Sixty years after the invention of the transistor, the silicon-based microchips that form the core of today’s computers now contain almost a billion interconnected transistors, which together perform millions of calculations per second. The relentless progression and fine-tuning of manufacturing technology has resulted in factories capable of pumping out transistors so small that hundreds of them could fit onto the surface of a single human red blood cell, and so cheaply that the production cost of a single transistor is now comparable to that of a grain of rice.

Because of the massive intellectual and financial push for progress in the fields of solid-state physics, integrated circuit design, and computer engineering, we now exclusively associate the concept of a “computer” with visions of magical streams of ones and zeroes zipping through metal wires, processed by silicon microchips, and stored in whirring magnetic hard drives. While progress in this direction has been undoubtedly swift and impressive, one might reasonably ask: is this the only way to make a computer? This question naturally begs another: what exactly is a computer? This question was pondered by mathematicians and logicians long before any notion of the modern computer existed.

In 1936, Alan Turing, an English mathematician who is widely regarded as the father of modern computer science, introduced the concept of an abstract but very basic machine known as a Turing machine. Turing did not intend for this machine to actually be built, but brought forth the concept as part of a thought experiment to determine what theoretical limits exist on the calculations possible for any manmade machine. A Turing machine has only two basic requirements: it must be able to store information, and it need only be able to perform a finite number of operations using that information as the input. Turing’s example of such a machine is an imaginary contraption that has as its input a length of tape inscribed with a series of symbols from a finite alphabet. The imaginary contraption is granted only the ability to read a symbol and, based on what that symbol is, write a symbol from the same finite alphabet and then move left or right by one symbol along the tape – an incredibly simple machine. What Turing famously concluded and proved in the so called Church-Turing thesis is that any mathematically definable calculation can be carried out by this machine given a long enough length of tape and enough time. In other words, anything that can be computed can be computed with Turing’s imaginary tape-processing machine.

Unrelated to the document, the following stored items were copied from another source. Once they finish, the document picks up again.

===== src/hdl/i2cmbe_pkg.sv =====
// shared types and constants for the i2c master bit engine
package i2cmbe_pkg;

    localparam int BITS_PER_BYTE = 8;
    localparam int BIT_CNT_W     = 4;

    typedef enum logic [2:0] {
        OP_NONE  = 3'd0,
        OP_START = 3'd1,
        OP_STOP  = 3'd2,
        OP_WRITE = 3'd3,
        OP_READ  = 3'd4,
        OP_ACK   = 3'd5
    } op_t;

    typedef struct packed {
        logic [2:0] opcode;
        logic [7:0] write_data;
        logic       ack_level;
        logic       sda_in;
    } item_t;

    typedef struct packed {
        logic       scl_level;
        logic       sda_level;
        logic       busy_res;
        logic       done_res;
        logic [7:0] read_data;
        logic       ack_seen;
    } result_t;

endpackage


===== src/hdl/i2c_master_bit_engine_unit.sv =====
// top level of the i2c master bit engine: input and result registers around the sequencer
//
// Each accepted item is one tick of the bus timebase and yields exactly one result item
// with the scl/sda line states for that tick, busy and done flags, the last read byte and
// the last write's ack sample. One item is taken per clock cycle while m_ready keeps up;
// items pass the input register and then the result register, and the sequencer step
// between them is a single pass that updates the line state once per item. A stalled
// result holds in the output register while the input register can still take an item.
module i2c_master_bit_engine_unit import i2cmbe_pkg::*; (
    input  logic       aclk,
    input  logic       aresetn,
    input  logic       s_valid,
    output logic       s_ready,
    input  logic [2:0] s_opcode,
    input  logic [7:0] s_write_data,
    input  logic       s_ack_level,
    input  logic       s_sda_in,
    output logic       m_valid,
    input  logic       m_ready,
    output logic       m_scl_level,
    output logic       m_sda_level,
    output logic       m_busy_res,
    output logic       m_done_res,
    output logic [7:0] m_read_data,
    output logic       m_ack_seen
);

    logic    in_valid_reg, in_valid_next;
    item_t   in_item_reg;
    logic    out_valid_reg, out_valid_next;
    result_t out_res_reg;
    result_t step_res;
    logic    advance, fire, take;

    assign advance = !out_valid_reg || m_ready;
    assign fire    = in_valid_reg && advance;
    assign s_ready = !in_valid_reg || advance;
    assign take    = s_valid && s_ready;

    assign in_valid_next  = take ? 1'b1 : (fire ? 1'b0 : in_valid_reg);
    assign out_valid_next = fire ? 1'b1 : (m_ready ? 1'b0 : out_valid_reg);

    i2cmbe_seq u_seq (
        .aclk    (aclk),
        .aresetn (aresetn),
        .step_en (fire),
        .item    (in_item_reg),
        .res     (step_res)
    );

    always_ff @(posedge aclk) begin
        if (!aresetn) begin
            in_valid_reg  <= 1'b0;
            out_valid_reg <= 1'b0;
        end else begin
            in_valid_reg  <= in_valid_next;
            out_valid_reg <= out_valid_next;
        end
    end

    always_ff @(posedge aclk) begin
        if (take) begin
            in_item_reg.opcode     <= s_opcode;
            in_item_reg.write_data <= s_write_data;
            in_item_reg.ack_level  <= s_ack_level;
            in_item_reg.sda_in     <= s_sda_in;
        end
        if (fire) begin
            out_res_reg <= step_res;
        end
    end

    assign m_valid     = out_valid_reg;
    assign m_scl_level = out_res_reg.scl_level;
    assign m_sda_level = out_res_reg.sda_level;
    assign m_busy_res  = out_res_reg.busy_res;
    assign m_done_res  = out_res_reg.done_res;
    assign m_read_data = out_res_reg.read_data;
    assign m_ack_seen  = out_res_reg.ack_seen;

endmodule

In reality, of course, a calculation of any considerable complexity would require an impractical amount of both tape and time. Turing’s conclusion, however, is nonetheless a powerful one. If we now take the Turing machine to be our definition of a computer, it becomes immediately clear that a great many things can be used to compute. Surely the transistor-based electricity-manipulating boxes that so many of us have on our desks can not be the only things that satisfy Turing’s definition of a computer.

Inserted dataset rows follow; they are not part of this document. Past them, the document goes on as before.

<file path="config.mk">
export PLATFORM = sky130hd
export DESIGN_NAME = definition_name_scanner
export DESIGN_NICKNAME = d
export VERILOG_FILES = /design/src/hw/rtl/dns_pkg.sv /design/src/hw/rtl/dns_ctrl.sv /design/src/hw/rtl/dns_datapath.sv /design/src/hw/rtl/definition_name_scanner.sv
export VERILOG_INCLUDE_DIRS = /design/src /design/src/hw/rtl
export SDC_FILE = /design/constraint.sdc
export NUM_CORES = 1
export LEC_CHECK = 0
export BUFFER_PORTS_ARGS = -buffer_cell sky130_fd_sc_hd__buf_2
export CAP_MARGIN = 20
export CELL_PAD_IN_SITES_DETAIL_PLACEMENT = 0
export CELL_PAD_IN_SITES_GLOBAL_PLACEMENT = 1
export CORE_ASPECT_RATIO = 1.25
export CORE_MARGIN = 1.5
export CORE_UTILIZATION = 50
export DETAILED_ROUTE_END_ITERATION = 12
export GPL_ROUTABILITY_DRIVEN = 0
export PLACE_DENSITY_LB_ADDON = 0.1
export SETUP_SLACK_MARGIN = 0.3
export SYNTH_ARGS = -nofsm -noshare
export SYNTH_HDL_FRONTEND = slang
export SYNTH_SLANG_ARGS = --single-unit
</file>
<file path="constraint.sdc">
create_clock -name clk_i -period 10.4 [get_ports clk_i]
set_clock_uncertainty 0.1 [all_clocks]
set_input_delay 2.08 -clock clk_i [delete_from_list [all_inputs] [get_ports clk_i]]
set_output_delay 2.08 -clock clk_i [all_outputs]
set_load 0.1 [all_outputs]
</file>
<file path="src/hw/rtl/definition_name_scanner_defines.svh">
// Assertion macros for the definition name scanner.
`ifndef DEFINITION_NAME_SCANNER_DEFINES_SVH
`define DEFINITION_NAME_SCANNER_DEFINES_SVH

// Consequent must hold in the same cycle as the antecedent.
`define DNS_ASSERT_SAME(name, clk, rst_n, pre, post, msg) \
  name: assert property (@(posedge clk) disable iff (!rst_n) (pre) |-> (post)) \
    else $error(msg);

// Consequent must hold in the cycle after the antecedent.
`define DNS_ASSERT_NEXT(name, clk, rst_n, pre, post, msg) \
  name: assert property (@(posedge clk) disable iff (!rst_n) (pre) |=> (post)) \
    else $error(msg);

`endif

</file>
<file path="src/hw/rtl/dns_pkg.sv">
package dns_pkg;

  localparam logic OP_TEXT = 1'b0;
  localparam logic OP_END  = 1'b1;

  localparam logic [7:0] CHR_NL   = 8'd10;
  localparam logic [7:0] CHR_HASH = 8'd35;
  localparam logic [7:0] CHR_EQ   = 8'd61;
  localparam logic [7:0] CHR_US   = 8'd95;

  typedef enum logic [1:0] {
    CLS_SPACE,
    CLS_WORD,
    CLS_PUNCT
  } dns_class_e;

  typedef struct packed {
    logic       op;
    logic [7:0] in_byte;
  } dns_in_t;

  typedef struct packed {
    logic [7:0] out_byte;
    logic       last;
  } dns_out_t;

  typedef struct packed {
    logic step;
    logic rd;
    logic push_byte;
    logic push_nl;
  } dns_cmd_t;

  typedef struct packed {
    logic emit;
    logic at_end;
    logic out_free;
  } dns_sts_t;

  function automatic dns_class_e dns_classify(input logic [7:0] b);
    dns_class_e c;
    c = CLS_SPACE;
    if ((b >= 8'd48 && b <= 8'd57) || (b >= 8'd65 && b <= 8'd90) ||
        (b >= 8'd97 && b <= 8'd122) || b == CHR_US) begin
      c = CLS_WORD;
    end else if (b >= 8'd33 && b <= 8'd126) begin
      c = CLS_PUNCT;
    end
    return c;
  endfunction

  function automatic logic [7:0] dns_def_char(input logic [1:0] i);
    logic [7:0] c;
    unique case (i)
      2'd0:    c = 8'd100;
      2'd1:    c = 8'd101;
      2'd2:    c = 8'd102;
      default: c = 8'd0;
    endcase
    return c;
  endfunction

  function automatic logic [7:0] dns_class_char(input logic [2:0] i);
    logic [7:0] c;
    unique case (i)
      3'd0:    c = 8'd99;
      3'd1:    c = 8'd108;
      3'd2:    c = 8'd97;
      3'd3:    c = 8'd115;
      3'd4:    c = 8'd115;
      default: c = 8'd0;
    endcase
    return c;
  endfunction

endpackage

</file>
<file path="src/hw/rtl/dns_ctrl.sv">
module dns_ctrl (
  input  logic              clk_i,
  input  logic              rst_ni,
  input  logic              in_valid_i,
  output logic              in_ready_o,
  input  dns_pkg::dns_sts_t sts_i,
  output dns_pkg::dns_cmd_t cmd_o
);
  import dns_pkg::*;

  typedef enum logic [1:0] {
    ST_IDLE,
    ST_READ,
    ST_LOAD
  } state_e;

  state_e state_q, state_d;

  always_comb begin
    state_d = state_q;
    cmd_o   = '0;
    unique case (state_q)
      ST_IDLE: begin
        cmd_o.step = in_valid_i;
        if (in_valid_i && sts_i.emit) begin
          state_d = ST_READ;
        end
      end
      ST_READ: begin
        if (!sts_i.at_end) begin
          cmd_o.rd = 1'b1;
          state_d  = ST_LOAD;
        end else if (sts_i.out_free) begin
          cmd_o.push_nl = 1'b1;
          state_d       = ST_IDLE;
        end
      end
      ST_LOAD: begin
        if (sts_i.out_free) begin
          cmd_o.push_byte = 1'b1;
          state_d         = ST_READ;
        end
      end
      default: state_d = ST_IDLE;
    endcase
  end

  always_ff @(posedge clk_i or negedge rst_ni) begin
    if (!rst_ni) begin
      state_q <= ST_IDLE;
    end else begin
      state_q <= state_d;
    end
  end

  assign in_ready_o = (state_q == ST_IDLE);

endmodule

</file>
<file path="src/hw/rtl/dns_datapath.sv">
module dns_datapath #(
  parameter int unsigned WORD_STORE = 64
) (
  input  logic              clk_i,
  input  logic              rst_ni,
  input  dns_pkg::dns_in_t  in_data_i,
  input  logic              out_ready_i,
  input  dns_pkg::dns_cmd_t cmd_i,
  output dns_pkg::dns_sts_t sts_o,
  output logic              out_valid_o,
  output dns_pkg::dns_out_t out_data_o
);
  import dns_pkg::*;

  localparam int unsigned IDX_W     = $clog2(WORD_STORE - 1);
  localparam int unsigned LEN_W     = $clog2(WORD_STORE);
  localparam int unsigned XW        = (LEN_W > 3) ? LEN_W : 3;
  localparam int unsigned MEM_DEPTH = 2 ** (IDX_W + 1);
  localparam logic [LEN_W-1:0] MAX_LEN = LEN_W'(WORD_STORE - 1);

  logic [LEN_W-1:0] cur_len_q, prev_len_q, emit_len_q, idx_q;
  logic             cur_col0_q, cur_def_q, cur_cls_q, cur_eq_q;
  logic             prev_col0_q, prev_kw_q;
  dns_class_e       last_cls_q;
  logic             line_start_q, in_comment_q, bank_q, emit_bank_q;
  logic             pend_q;
  logic [IDX_W:0]   pend_addr_q;
  logic [7:0]       pend_byte_q;
  logic             out_valid_q, out_last_q;
  logic [7:0]       out_byte_q, rd_data_q;
  logic [7:0]       mem [MEM_DEPTH];

  logic [7:0]       b;
  logic             is_end;
  dns_class_e       cls, last_cls_d;
  logic             do_close, do_append, comment_d, line_start_d;
  logic             close1, close2, closing, eff_bank;
  logic [LEN_W-1:0] eff_len, app_len, tok_len;
  logic [XW-1:0]    eff_x, tok_x;
  logic             app_def, app_cls, app_eq, app_col0;
  logic             tok_def, tok_cls, tok_eq, tok_col0;
  logic             emit_cur, emit_prev, defer, we;
  logic [IDX_W:0]   wr_addr, we_addr;
  logic [7:0]       we_byte;

  always_comb begin
    b            = in_data_i.in_byte;
    is_end       = (in_data_i.op == OP_END);
    cls          = dns_classify(b);
    do_close     = 1'b0;
    do_append    = 1'b0;
    comment_d    = in_comment_q;
    last_cls_d   = last_cls_q;
    line_start_d = line_start_q;
    priority if (is_end) begin
      do_close = 1'b1;
    end else if (in_comment_q && b != CHR_NL) begin
      comment_d = 1'b1;
    end else if (!in_comment_q && b == CHR_HASH) begin
      do_close  = 1'b1;
      comment_d = 1'b1;
    end else begin
      comment_d = 1'b0;
      if (cls != last_cls_q) begin
        do_close   = (last_cls_q != CLS_SPACE);
        do_append  = (cls != CLS_SPACE);
        last_cls_d = cls;
      end else begin
        do_append = (cls != CLS_SPACE);
      end
      line_start_d = (b == CHR_NL);
    end

    close1   = do_close && (cur_len_q != '0);
    eff_len  = close1 ? '0 : cur_len_q;
    eff_bank = close1 ? ~bank_q : bank_q;
    eff_x    = XW'(eff_len);
    app_def  = ((eff_len == '0) || cur_def_q) && (eff_x < XW'(3)) &&
               (b == dns_def_char(eff_x[1:0]));
    app_cls  = ((eff_len == '0) || cur_cls_q) && (eff_x < XW'(5)) &&
               (b == dns_class_char(eff_x[2:0]));
    app_eq   = (eff_len == '0) ? (b == CHR_EQ) : cur_eq_q;
    app_col0 = (eff_len == '0) ? line_start_q : cur_col0_q;
    app_len  = eff_len + LEN_W'(1);
    close2   = do_append && (app_len == MAX_LEN);
    closing  = close1 || close2;

    tok_len  = close1 ? cur_len_q  : app_len;
    tok_def  = close1 ? cur_def_q  : app_def;
    tok_cls  = close1 ? cur_cls_q  : app_cls;
    tok_eq   = close1 ? cur_eq_q   : app_eq;
    tok_col0 = close1 ? cur_col0_q : app_col0;
    tok_x    = XW'(tok_len);

    emit_cur  = closing && prev_kw_q;
    emit_prev = closing && !prev_kw_q && prev_col0_q && (tok_x == XW'(1)) && tok_eq;
    defer     = emit_prev && do_append && close1;
    wr_addr   = {eff_bank, eff_len[IDX_W-1:0]};

    we      = (cmd_i.step && do_append && !defer) || (cmd_i.push_nl && pend_q);
    we_addr = pend_q ? pend_addr_q : wr_addr;
    we_byte = pend_q ? pend_byte_q : b;
  end

  always_ff @(posedge clk_i) begin
    if (we) begin
      mem[we_addr] <= we_byte;
    end
    if (cmd_i.rd) begin
      rd_data_q <= mem[{emit_bank_q, idx_q[IDX_W-1:0]}];
    end
  end

  always_ff @(posedge clk_i) begin
    if (cmd_i.push_byte) begin
      out_byte_q <= rd_data_q;
    end else if (cmd_i.push_nl) begin
      out_byte_q <= CHR_NL;
    end
    if (cmd_i.step && do_append && defer) begin
      pend_addr_q <= wr_addr;
      pend_byte_q <= b;
    end
  end

  always_ff @(posedge clk_i or negedge rst_ni) begin
    if (!rst_ni) begin
      cur_len_q    <= '0;
      cur_col0_q   <= 1'b0;
      cur_def_q    <= 1'b0;
      cur_cls_q    <= 1'b0;
      cur_eq_q     <= 1'b0;
      prev_len_q   <= '0;
      prev_col0_q  <= 1'b1;
      prev_kw_q    <= 1'b0;
      last_cls_q   <= CLS_SPACE;
      line_start_q <= 1'b1;
      in_comment_q <= 1'b0;
      bank_q       <= 1'b0;
      emit_bank_q  <= 1'b0;
      emit_len_q   <= '0;
      idx_q        <= '0;
      pend_q       <= 1'b0;
      out_valid_q  <= 1'b0;
      out_last_q   <= 1'b0;
    end else begin
      if (cmd_i.step) begin
        if (closing) begin
          prev_len_q  <= tok_len;
          prev_col0_q <= tok_col0;
          prev_kw_q   <= ((tok_x == XW'(3)) && tok_def) || ((tok_x == XW'(5)) && tok_cls);
          bank_q      <= ~bank_q;
        end
        if (close2) begin
          cur_len_q <= '0;
        end else if (do_append) begin
          cur_len_q <= app_len;
        end else begin
          cur_len_q <= eff_len;
        end
        if (do_append) begin
          cur_def_q  <= app_def;
          cur_cls_q  <= app_cls;
          cur_eq_q   <= app_eq;
          cur_col0_q <= app_col0;
        end
        last_cls_q   <= last_cls_d;
        line_start_q <= line_start_d;
        in_comment_q <= comment_d;
        emit_bank_q  <= emit_cur ? bank_q : ~bank_q;
        emit_len_q   <= emit_cur ? tok_len : prev_len_q;
        idx_q        <= '0;
        if (do_append && defer) begin
          pend_q <= 1'b1;
        end
        if (is_end) begin
          cur_len_q    <= '0;
          cur_col0_q   <= 1'b0;
          prev_len_q   <= '0;
          prev_col0_q  <= 1'b1;
          prev_kw_q    <= 1'b0;
          last_cls_q   <= CLS_SPACE;
          line_start_q <= 1'b1;
          in_comment_q <= 1'b0;
        end
      end
      if (cmd_i.rd) begin
        idx_q <= idx_q + LEN_W'(1);
      end
      if (cmd_i.push_nl) begin
        pend_q <= 1'b0;
      end
      if (cmd_i.push_byte || cmd_i.push_nl) begin
        out_valid_q <= 1'b1;
        out_last_q  <= cmd_i.push_nl;
      end else if (sts_o.out_free) begin
        out_valid_q <= 1'b0;
      end
    end
  end

  assign sts_o.emit     = emit_cur || emit_prev;
  assign sts_o.at_end   = (idx_q == emit_len_q);
  assign sts_o.out_free = !out_valid_q || out_ready_i;

  assign out_valid_o         = out_valid_q;
  assign out_data_o.out_byte = out_byte_q;
  assign out_data_o.last     = out_last_q;

endmodule

</file>
<file path="src/hw/rtl/definition_name_scanner.sv">
// Definition name scanner. Takes source text one item per byte (op 0) and an
// end-of-stream item (op 1) that closes any open token and returns the block to
// its reset state. For every name that follows def or class, and for every
// column-zero token followed by a lone '=', it sends the name one byte per
// output item, then a newline item with last set. A byte that emits nothing
// leaves the block ready for the next byte in the following cycle. A byte that
// emits a name keeps the input side busy while it is sent, longer while the
// output stalls: each name byte needs a registered read of the two-bank token
// store and then a load into the output register, and the newline is loaded
// from the read state. The output register lets the next byte be taken while
// the final newline still waits. The token store needs no clearing after reset.
`include "definition_name_scanner_defines.svh"

module definition_name_scanner #(
  parameter int unsigned WORD_STORE = 64
) (
  input  logic              clk_i,
  input  logic              rst_ni,
  input  logic              in_valid_i,
  output logic              in_ready_o,
  input  dns_pkg::dns_in_t  in_data_i,
  output logic              out_valid_o,
  input  logic              out_ready_i,
  output dns_pkg::dns_out_t out_data_o
);
  import dns_pkg::*;

  dns_cmd_t cmd;
  dns_sts_t sts;

  dns_ctrl u_ctrl (
    .clk_i      (clk_i),
    .rst_ni     (rst_ni),
    .in_valid_i (in_valid_i),
    .in_ready_o (in_ready_o),
    .sts_i      (sts),
    .cmd_o      (cmd)
  );

  dns_datapath #(
    .WORD_STORE (WORD_STORE)
  ) u_datapath (
    .clk_i       (clk_i),
    .rst_ni      (rst_ni),
    .in_data_i   (in_data_i),
    .out_ready_i (out_ready_i),
    .cmd_i       (cmd),
    .sts_o       (sts),
    .out_valid_o (out_valid_o),
    .out_data_o  (out_data_o)
  );

  `DNS_ASSERT_SAME(a_push_needs_room, clk_i, rst_ni, cmd.push_byte || cmd.push_nl, sts.out_free, "output register overwritten")
  `DNS_ASSERT_SAME(a_no_accept_in_read, clk_i, rst_ni, cmd.rd, !in_ready_o, "item accepted during name read")
  `DNS_ASSERT_NEXT(a_idle_after_nl, clk_i, rst_ni, cmd.push_nl, in_ready_o, "no return to idle after newline")
  `DNS_ASSERT_NEXT(a_quiet_item_idle, clk_i, rst_ni, in_valid_i && in_ready_o && !sts.emit, in_ready_o, "item without name left block busy")

endmodule
</file>
==> run summary, run 1 <==
reg2reg end - u_datapath.mem[11][2]$_DFFE_PP_
Pwr Density - 197 nW/µm²
Critical Path Fanout Max - 13
Slew headroom - 0.248
Filler cells - 6,503
post-CTS setup buffer count - 0
status - finished clean
R2R setup slack - 4.06 ns
Syn Inst Count - 2,088
DRT iter0 DRCs - 2,382
Leakage - 14.7 nW
Hold Path Stages - 1
drt total wl - 113,000 µm
Die Footprint - 90,200 µm²
commonest non-fill, non-tap cell in the layout - edfxtp_1
GRT overflow - 0
Hold WS - 0.402 ns
CORE AREA - 87,400 µm²
initial antenna violation count - 0
reg2reg path depth - 14
wire per inst - 33.5 µm
Detail Route Antenna Nets - 0
Vias/cell - 6.39
worst hold path startpoint - u_datapath.prev_len_q[0]$_DFFE_PN0P_
register area share after synthesis - 0.740
Async SR Flop Fraction - 0.0374
Die Width - 269 µm
#FFs+latches synth - 1,096
max-slew violation count - 0
Post-DP HPWL - 68,000 µm
hold path endpoint - u_datapath.prev_len_q[0]$_DFFE_PN0P_
Total Nets Final - 2,148
Syn Nets - 2,109
IO Pins - 24
critical path cell sequence - buf_2 -> nand3_1 -> o41ai_1 -> a21oi_1 -> o31ai_1 -> buf_4 -> nor2_1 -> inv_1 -> ha_1 -> ha_1 -> nand2_1 -> a2111oi_1 -> a311oi_4 -> nor4b_4 -> nand4_4 -> o211ai_4 -> a21oi_1
Yosys warning count - 0
Mean Syn Cell Area - 21.2 µm²
num rows - 121
Port Buffers - 23
CP peak stage delay - 0.99 ns
drt first pass iters - 5
fraction of layout cells with a size suffix above 1 - 0.276
worst slew pin tran - 1.13 ns
most frequent cells in the layout - 1,055 x edfxtp_1, 336 x mux4_2, 144 x a21oi_1
max frequency - 129 MHz
CP Class - input port to flip-flop
final setup fails - 0
VDD IR max - 0.000176 V
fin crit period - 7.76 ns
final hold vios - 0
largest net degree at the start of global routing - 161
Multi-input gate area - 10,900 µm²
FF+latch area - 32,700 µm²
TritonCTS Buffers - 101
clk sinks - 1,096
Initial Util - 0.506
Vias - 21,577
Clock Latency Late Sink - 0.69 ns
die height - 335 µm
area grow syn2layout - 11.0%
GRT Overall Usage - 0.258
Worst setup EP type - flip-flop
CTS tree - done
DP Cell Count - 3,189
post-synthesis instance area - 44,200 µm²
final worst-path cycle share - 0.746
H-Tree Depth - 3
CP Launch Type - input port
post-synth cell types - 80
unrepaired setup endpoints after global routing - false
first-pass GRT wire length - 162,000 µm
Hold Path Class - flip-flop to flip-flop
CTS resizes - 0
CP max-delay cell - o211ai_4
Arrival @ worst endpoint - 7.93 ns
Sum Neg Setup Slack - 0 ns
DRC Markers - 0
ant diodes - 0
clock-pin slew on the worst setup and hold paths - 0.06 ns
# hold bufs at CTS - 0
clk root buf - clkbuf_16
CP required - 10.57 ns
origin of the critical flop-to-flop path - u_datapath.cur_len_q[2]$_DFFE_PN0P_
max-cap viol count - 0
Post-synth EDFFs - 1,055
CTS max path bufs - 3
fin cells - 3,378
vias in the first global route - 21,902
top_reg_cell synth - edfxtp_1
## cell families (layout without fill, tap and decap cells)
family	count (synthesis)	in the layout	synth area share
flip-flops	1096	1096	0.740
multiplexers	359	359	0.177
AO/OA/AOI/OAI	258	258	0.0391
AND/OR/NAND/NOR	203	203	0.0232
buffers and inverters	146	268	0.0146
XOR/XNOR	18	18	0.00357
adder cells (fa/ha/maj)	8	8	0.00227
## how the worst max path moves through the flow
stage | startpoint | endpoint | slack (ns)
3_3_place_gp | in_data_i[4] | u_datapath.mem[11][4]$_DFFE_PP_ | 2.08
4_1_cts | in_data_i[4] | u_datapath.mem[11][2]$_DFFE_PP_ | 2.73
3_5_place_dp | in_data_i[4] | u_datapath.mem[11][2]$_DFFE_PP_ | 2.04
5_1_grt | in_data_i[4] | u_datapath.mem[11][2]$_DFFE_PP_ | 2.24
2_1_floorplan | in_data_i[6] | u_datapath.mem[0][6]$_DFFE_PP_ | 1.77
6_report | in_data_i[4] | u_datapath.mem[11][2]$_DFFE_PP_ | 2.64
## cell type report
type                       instances  share of cell area
sequential                      1096               0.667
multi-input combinational        846               0.223
clock buffer                     121              0.0539
tap                             1168              0.0298
clock inverter                    65              0.0148
timing repair buffer              61             0.00993
inverter                          21             0.00166
## flip-flops by register name, indices dropped and copies added (netlist names), 2 cells and up
register                flops
u_datapath.idx_q            6
u_datapath.pend_byte_q      8
u_datapath.last_cls_q       2
u_ctrl.state_q              2
u_datapath.rd_data_q        8
u_datapath.pend_addr_q      7
u_datapath.cur_len_q        6
u_datapath.emit_len_q       6
u_datapath.mem           1024
u_datapath.prev_len_q       6
u_datapath.out_byte_q       8
## power breakdown
| part | total [mW] | internal [mW] | switching, mW | leakage (nW) |
|---|---|---|---|---|
| clock network | 3.77 | 2.14 | 1.62 | 1.63 |
| registers | 5.16 | 5.13 | 0.0301 | 10.0 |
| logic | 0.738 | 0.128 | 0.610 | 3.05 |
| total | 9.67 | 7.40 | 2.26 | 14.7 |
## routing by layer
metal | vias up | GRT usage | wire [µm]
li1 | 8867 | - | -
met5 | - | 0 | 0
met1 | 11583 | 0.357 | 45500
met2 | 988 | 0.424 | 56600
met4 | 0 | 0.0761 | 3020
met3 | 139 | 0.0404 | 8210
## worst max-delay path, delay by kind of cell
kind	cells	cell delay, ns
fa+ha+maj	2	0.93
compound gates	7	3.12
buf+inv	3	0.70
simple gates	5	1.06
## through the flow
stage                util  instance area (µm²)  setup slack [ns]  power, mW
detailed placement  0.522                45600              2.04       6.00
CTS                 0.561                49000              2.73       9.73
global placement    0.522                45600              2.08       6.00
floorplan               -                44200              1.77       5.64
global route        0.561                49000              2.24       9.92
finish              0.561                49000              2.64       9.67
## cells in the mapped netlist (3+ instances only)
master | n | share of area
edfxtp_1 | 1055 | 0.72
mux4_2 | 336 | 0.17
a21oi_1 | 144 | 0.016
nand2_1 | 87 | 0.0074
clkbuf_1 | 71 | 0.0060
dfrtp_1 | 39 | 0.022
buf_1 | 33 | 0.0028
nor2_1 | 30 | 0.0025
o21ai_0 | 30 | 0.0034
inv_1 | 19 | 0.0016
nand3_1 | 17 | 0.0019
mux2_2 | 15 | 0.0038
and2_1 | 13 | 0.0018
xnor2_1 | 12 | 0.0024
o21ai_1 | 11 | 0.0012
buf_6 | 10 | 0.0025
buf_2 | 9 | 0.0010
ha_1 | 8 | 0.0023
mux2i_1 | 8 | 0.0018
o211ai_4 | 8 | 0.0039
or3_1 | 8 | 0.0011
a211oi_1 | 7 | 0.0012
nor3_1 | 6 | 0.00068
o31ai_1 | 6 | 0.0010
xor2_1 | 6 | 0.0012
nand2b_1 | 5 | 0.00071
a21o_1 | 4 | 0.00068
a22oi_1 | 4 | 0.00068
a32o_1 | 4 | 0.00091
a41o_1 | 4 | 0.00091
and3_1 | 4 | 0.00057
nand4_1 | 4 | 0.00057
nor3b_1 | 4 | 0.00068
a22o_1 | 3 | 0.00059
nand3b_1 | 3 | 0.00051
nor2b_1 | 3 | 0.00042
o2bb2ai_1 | 3 | 0.00059
(Power assumes the default switching activity.)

Around the same time that Shockley and his colleagues were occupying themselves with the business of refining the design of the transistor (and embroiling themselves in heated arguments over patent rights), James Watson and Francis Crick were at work attempting to develop a structural model for nature’s information-carrying molecule, DNA. Their work revealed the now classic double-helix structure of DNA and the existence of Watson-Crick pairs of nucleotides which allowed for the explanation of the process by which DNA is replicated. Their work pioneered the now rapidly growing field of molecular biology and earned them the Nobel Prize in Medicine in 1962.

As it is now well-known, the DNA molecule replicates by first being separated into two strands by the protein helicase. Each of these strands is then operated upon by another protein called DNA polymerase which reads each nucleotide in the strand and then connects it to its Watson-Crick complementary nucleotide, thus forming two new double-stranded molecules. As this process is required for cell division in every known life form, it is the key to the reproduction of all living things and is performed using extremely effective error-checking and proofreading mechanisms to ensure that identical copies are produced. When Watson and Crick discovered this process of DNA replication, it is unlikely that they were thinking of it in anything other than a purely biological context. After all, even now, when one first learns of the central dogma of molecular biology which stemmed from their discovery, it is hard to think about much other than the profound implications it has on life itself.

However, one night in 1993 while lying in bed next to his wife reading the classic textbook co-authored by James Watson, The Molecular Biology of the Gene, a mathematician and computer scientist named Leonard Adleman noticed a very interesting similarity while reading about DNA polymerase. He realized that it is in essence a Turing machine. This realization prompted him to sit up and exclaim to his wife, “Jeez, these things can compute!”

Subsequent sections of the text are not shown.